Com a utilização da melhor das tradições. 

Ferrovia a menos

 

Não é o pão nosso de cada dia 

nem dia ou noite de cada pão.

Acredita, se fores optimista

o café sabe-te muito melhor.

 

A blusa fica mais cremosa e mais pão 

se não usar detergente, mas sabão.

Os montinhos ficam mais redondinhos

e os moranguinhos mais pontiagudos.

 

Quem entra no hipermercado sabe ao que vai

mas quem entra na estação não sabe quando sai.
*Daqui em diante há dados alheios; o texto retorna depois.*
### src/rtl/lpm_if.sv
// Valid/ready channel interfaces for the input and result items.
// Depends on lpm_pkg for the payload types.
interface lpm_in_if;
  logic               valid;
  logic               ready;
  lpm_pkg::in_item_t  payload;

  modport source (output valid, output payload, input ready);
  modport sink   (input valid, input payload, output ready);
endinterface

interface lpm_out_if;
  logic               valid;
  logic               ready;
  lpm_pkg::out_item_t payload;

  modport source (output valid, output payload, input ready);
  modport sink   (input valid, input payload, output ready);
endinterface

### src/rtl/lpm_closure.sv
// Parallel prefix network that closes a position set over propagating positions.
// Bit i+1 is set wherever bit i is set and prop_i[i] is high. Depends on nothing.
module lpm_closure #(
  parameter int unsigned WIDTH = 57
) (
  input  logic [WIDTH-1:0] set_i,
  input  logic [WIDTH-2:0] prop_i,
  output logic [WIDTH-1:0] set_o
);

  localparam int unsigned LEVELS = (WIDTH > 2) ? $clog2(WIDTH) : 1;

  logic [WIDTH-1:0] gen_lv  [LEVELS+1];
  logic [WIDTH-1:0] prop_lv [LEVELS];

  // Kogge-Stone style levels: each level doubles the reach of a propagate run.
  always_comb begin
    gen_lv[0]  = set_i;
    prop_lv[0] = {prop_i, 1'b0};
    for (int l = 0; l < LEVELS; l++) begin
      for (int i = 0; i < WIDTH; i++) begin
        if (i >= (1 << l)) begin
          gen_lv[l+1][i] = gen_lv[l][i] | (prop_lv[l][i] & gen_lv[l][i - (1 << l)]);
        end else begin
          gen_lv[l+1][i] = gen_lv[l][i];
        end
      end
      if (l < LEVELS - 1) begin
        for (int i = 0; i < WIDTH; i++) begin
          if (i >= (1 << l)) begin
            prop_lv[l+1][i] = prop_lv[l][i] & prop_lv[l][i - (1 << l)];
          end else begin
            prop_lv[l+1][i] = prop_lv[l][i];
          end
        end
      end
    end
  end

  assign set_o = gen_lv[LEVELS];

endmodule

### src/rtl/lpm_pattern_regs.sv
// Pattern configuration registers and the masks derived from them.
// Depends on lpm_pkg and lpm_closure.
module lpm_pattern_regs #(
  parameter int unsigned MAX_PATTERN = 56
) (
  input  logic                                         clk_i,
  input  logic                                         rst_ni,
  input  logic                                         cfg_we_i,
  input  logic [lpm_pkg::CFG_IDX_W-1:0]                cfg_idx_i,
  input  logic [lpm_pkg::CFG_DATA_W-1:0]               cfg_data_i,
  output logic [MAX_PATTERN-1:0][lpm_pkg::CHAR_W-1:0]  pat_byte_o,
  output logic [MAX_PATTERN-1:0]                       pct_mask_o,
  output logic [MAX_PATTERN-1:0]                       any_mask_o,
  output logic [MAX_PATTERN-1:0]                       len_mask_o,
  output logic [MAX_PATTERN:0]                         end_hot_o
);

  localparam int unsigned IdxW  = lpm_pkg::CFG_IDX_W;
  localparam int unsigned LenW  = lpm_pkg::PAT_LEN_W;
  localparam int unsigned ChW   = lpm_pkg::CHAR_W;
  localparam int unsigned NPos  = MAX_PATTERN + 1;
  localparam logic [LenW-1:0] MaxLen = LenW'(MAX_PATTERN);

  logic [MAX_PATTERN-1:0][ChW-1:0] pat_q;
  logic [LenW-1:0]                 len_q;
  logic [LenW-1:0]                 lim;
  logic [MAX_PATTERN-1:0]          in_use;
  logic [NPos-1:0]                 reach;

  // Register writes: a word write updates the eight characters it holds.
  always_ff @(posedge clk_i or negedge rst_ni) begin
    if (!rst_ni) begin
      pat_q <= '0;
      len_q <= '0;
    end else if (cfg_we_i) begin
      for (int k = 0; k < MAX_PATTERN; k++) begin
        if (cfg_idx_i == IdxW'(k >> 3)) begin
          pat_q[k] <= cfg_data_i[(k & 7) * ChW +: ChW];
        end
      end
      if (cfg_idx_i == lpm_pkg::CFG_IDX_LENGTH) begin
        len_q <= cfg_data_i[LenW-1:0];
      end
    end
  end

  // Clamp the length and classify each pattern character.
  assign lim = (len_q > MaxLen) ? MaxLen : len_q;

  always_comb begin
    for (int k = 0; k < MAX_PATTERN; k++) begin
      in_use[k]     = (LenW'(k) < lim) && (pat_q[k] != lpm_pkg::NUL_CHAR);
      pct_mask_o[k] = (pat_q[k] == lpm_pkg::PCT_CHAR);
      any_mask_o[k] = (pat_q[k] == lpm_pkg::ANY_CHAR);
    end
  end

  // Position k is reachable when all characters below it are in use; the
  // effective length is the highest such position.
  lpm_closure #(
    .WIDTH (NPos)
  ) u_reach (
    .set_i  (NPos'(1)),
    .prop_i (in_use),
    .set_o  (reach)
  );

  assign pat_byte_o = pat_q;
  assign len_mask_o = reach[NPos-1:1];
  assign end_hot_o  = reach & ~{1'b0, reach[NPos-1:1]};

`ifndef ASSERT_OFF
  // Exactly one position marks the end of the effective pattern.
  a_end_onehot: assert property (@(posedge clk_i) disable iff (!rst_ni)
    $onehot(end_hot_o))
    else $error("end position of the pattern is not one-hot");

  // The in-use positions form one run starting at position zero.
  a_len_thermo: assert property (@(posedge clk_i) disable iff (!rst_ni)
    (len_mask_o & (len_mask_o + 1'b1)) == '0)
    else $error("pattern length mask is not a contiguous run");
`endif

endmodule

### src/rtl/lpm_step.sv
// Position-set update for one character, end-of-value test and match counter.
// Depends on lpm_pkg and lpm_closure.
module lpm_step #(
  parameter int unsigned MAX_PATTERN = 56,
  parameter int unsigned COUNT_WIDTH = 32
) (
  input  logic                                         clk_i,
  input  logic                                         rst_ni,
  input  logic                                         restart_i,
  input  logic                                         fire_i,
  input  lpm_pkg::in_item_t                            item_i,
  input  logic [MAX_PATTERN-1:0][lpm_pkg::CHAR_W-1:0]  pat_byte_i,
  input  logic [MAX_PATTERN-1:0]                       pct_mask_i,
  input  logic [MAX_PATTERN-1:0]                       any_mask_i,
  input  logic [MAX_PATTERN-1:0]                       len_mask_i,
  input  logic [MAX_PATTERN:0]                         end_hot_i,
  output lpm_pkg::out_item_t                           result_o
);

  localparam int unsigned NPos = MAX_PATTERN + 1;
  localparam logic [COUNT_WIDTH-1:0] CountMax = '1;

  logic [NPos-1:0]        act_q;
  logic                   fresh_q;
  logic [COUNT_WIDTH-1:0] total_q;

  logic [MAX_PATTERN-1:0] prop;
  logic [NPos-1:0]        start_set;
  logic [NPos-1:0]        cur_set;
  logic [NPos-1:0]        next_set;
  logic [NPos-1:0]        closed_set;
  logic [NPos-1:0]        sel_set;
  logic                   matched;
  logic [COUNT_WIDTH-1:0] tot_base;
  logic [COUNT_WIDTH-1:0] tot_new;

  // Only percent signs inside the effective pattern extend a position.
  assign prop = pct_mask_i & len_mask_i;

  lpm_closure #(
    .WIDTH (NPos)
  ) u_start (
    .set_i  (NPos'(1)),
    .prop_i (prop),
    .set_o  (start_set)
  );

  // A fresh value starts from the start set of the current pattern.
  assign cur_set = fresh_q ? start_set : act_q;

  // Advance every active position over the incoming character.
  always_comb begin
    next_set = '0;
    for (int k = 0; k < MAX_PATTERN; k++) begin
      if (cur_set[k] && len_mask_i[k]) begin
        if (pct_mask_i[k]) begin
          next_set[k] = 1'b1;
        end else if (any_mask_i[k] || (pat_byte_i[k] == item_i.char_byte)) begin
          next_set[k+1] = 1'b1;
        end
      end
    end
  end

  lpm_closure #(
    .WIDTH (NPos)
  ) u_close (
    .set_i  (next_set),
    .prop_i (prop),
    .set_o  (closed_set)
  );

  // The value matches when the full-pattern position is active at its end.
  assign sel_set = item_i.has_char ? closed_set : cur_set;
  assign matched = |(sel_set & end_hot_i);

  // Saturating match total, cleared ahead of this item on request.
  assign tot_base = item_i.clear_count ? '0 : total_q;
  assign tot_new  = tot_base +
                    COUNT_WIDTH'(item_i.end_of_value && matched && (tot_base != CountMax));

  assign result_o.matched     = matched;
  assign result_o.match_count = lpm_pkg::COUNT_OUT_W'(64'(tot_new));

  // State update when an item leaves the input register, or on a restart.
  always_ff @(posedge clk_i or negedge rst_ni) begin
    if (!rst_ni) begin
      act_q   <= '0;
      fresh_q <= 1'b1;
      total_q <= '0;
    end else begin
      if (restart_i) begin
        fresh_q <= 1'b1;
      end else if (fire_i) begin
        if (item_i.end_of_value) begin
          fresh_q <= 1'b1;
        end else if (item_i.has_char) begin
          act_q   <= closed_set;
          fresh_q <= 1'b0;
        end
      end
      if (fire_i && (item_i.clear_count || item_i.end_of_value)) begin
        total_q <= tot_new;
      end
    end
  end

`ifndef ASSERT_OFF
  // A finished value always leaves the next one to start afresh.
  a_eov_fresh: assert property (@(posedge clk_i) disable iff (!rst_ni)
    (fire_i && item_i.end_of_value) |=> fresh_q)
    else $error("value ended but position set was not restarted");

  // Without a clear the match total never goes down.
  a_total_mono: assert property (@(posedge clk_i) disable iff (!rst_ni)
    (fire_i && !item_i.clear_count) |=> (total_q >= $past(total_q)))
    else $error("match total decreased without a clear");
`endif

endmodule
É o que acontece quando tens um país 

com autoestradas a mais e ferrovias a menos.

 

Em que homem ou mulher pensei?

De que país estarei eu a falar? 

Dou um rebuçado a quem adivinhar 

e dois a quem não se enganar.

Logo se vê

 

Se o dia promete pouco, não te rales

Se o dia está a dar, deixa-o andar

Se o dia precisa de ti, faz um biscate

Se o dia não ata nem desata, dorme. 

Se tens o carro avariado, vai a pé 

Se a política te irrita, desliga a televisão 

Se já não mandas nada, calça as pantufas 

Se o teu clube te põe triste, muda de mulher. 

 

Se a gata não mia, dá-lhe uma corneta 

Se a porta não abre, entra pela janela 

Se te esqueceste de beijar, aprende línguas

Se não tens emprego, vai para o estrangeiro. 

Quando a loucura dos autocratas com as suas maiorias  

tomar conta do mundo e arredores e já não houver humor 

ou ironia que nos valha e nos entretenha, logo se vê! 

Clito, o Negro


Clito, o negro no campo inclusivo da batalha

na promoção e arte de combater com mestria

deixava magia, razão do texto desta geografia

deixava no ar o fascínio de conquista da poesia. 

 

Pelo grito e pelo aroma da cor, o teu clito é de ouro

mas o dela vale mais porque vem das terras raras.

Olhem o meu é negro, feito de plástico reciclado

e foi comprado em promoção na loja das bugigangas.

 

Clito, o Negro (375 a.C. - 328 a.C.) foi um destacado militar do exército de Alexandre, o Grande e salvou a vida deste na grande Batalha do Grânico (334 a.C). Seis anos mais tarde, durante um banquete em Samarcanda e após violenta discussão, Clito foi morto pelo amigo e venerado Alexandre (Wikipédia)


Teodora de Constantinopla


Se a memória não me deixa ficar mal

quando criança conhecia uma Teodora

era uma colega na escola primária

e coitada da menina era gozada por todos  

- Olha, olha a Teodora, tanto ri como chora.

 

Era uma menina muito envergonhada 

com sardas e cabelo comprido claro

e provavelmente tornou-se uma bela moça.

Estudou direito, fez-se doutora, advogada.  

 

A outra, Teodora de Constantinopla

também conhecida como Teodora do bordel

foi actriz e dançarina, prostituta e comediante.

Imperatriz e esposa do imperador Justino.

 

Tinha talento, era formosa e inteligente 

com bom senso para ela nada era urgente

mas não chegou para convencer muita gente.

 

Que o digam as leituras dos escritos que ficaram da época.

Se não tivesse visitado Istambul e ter-me preparado para a visita

teria perdido alguns detalhes que a tornaram muito mais rica.

Digam lá se a curiosidade e o saber ocupam lugar?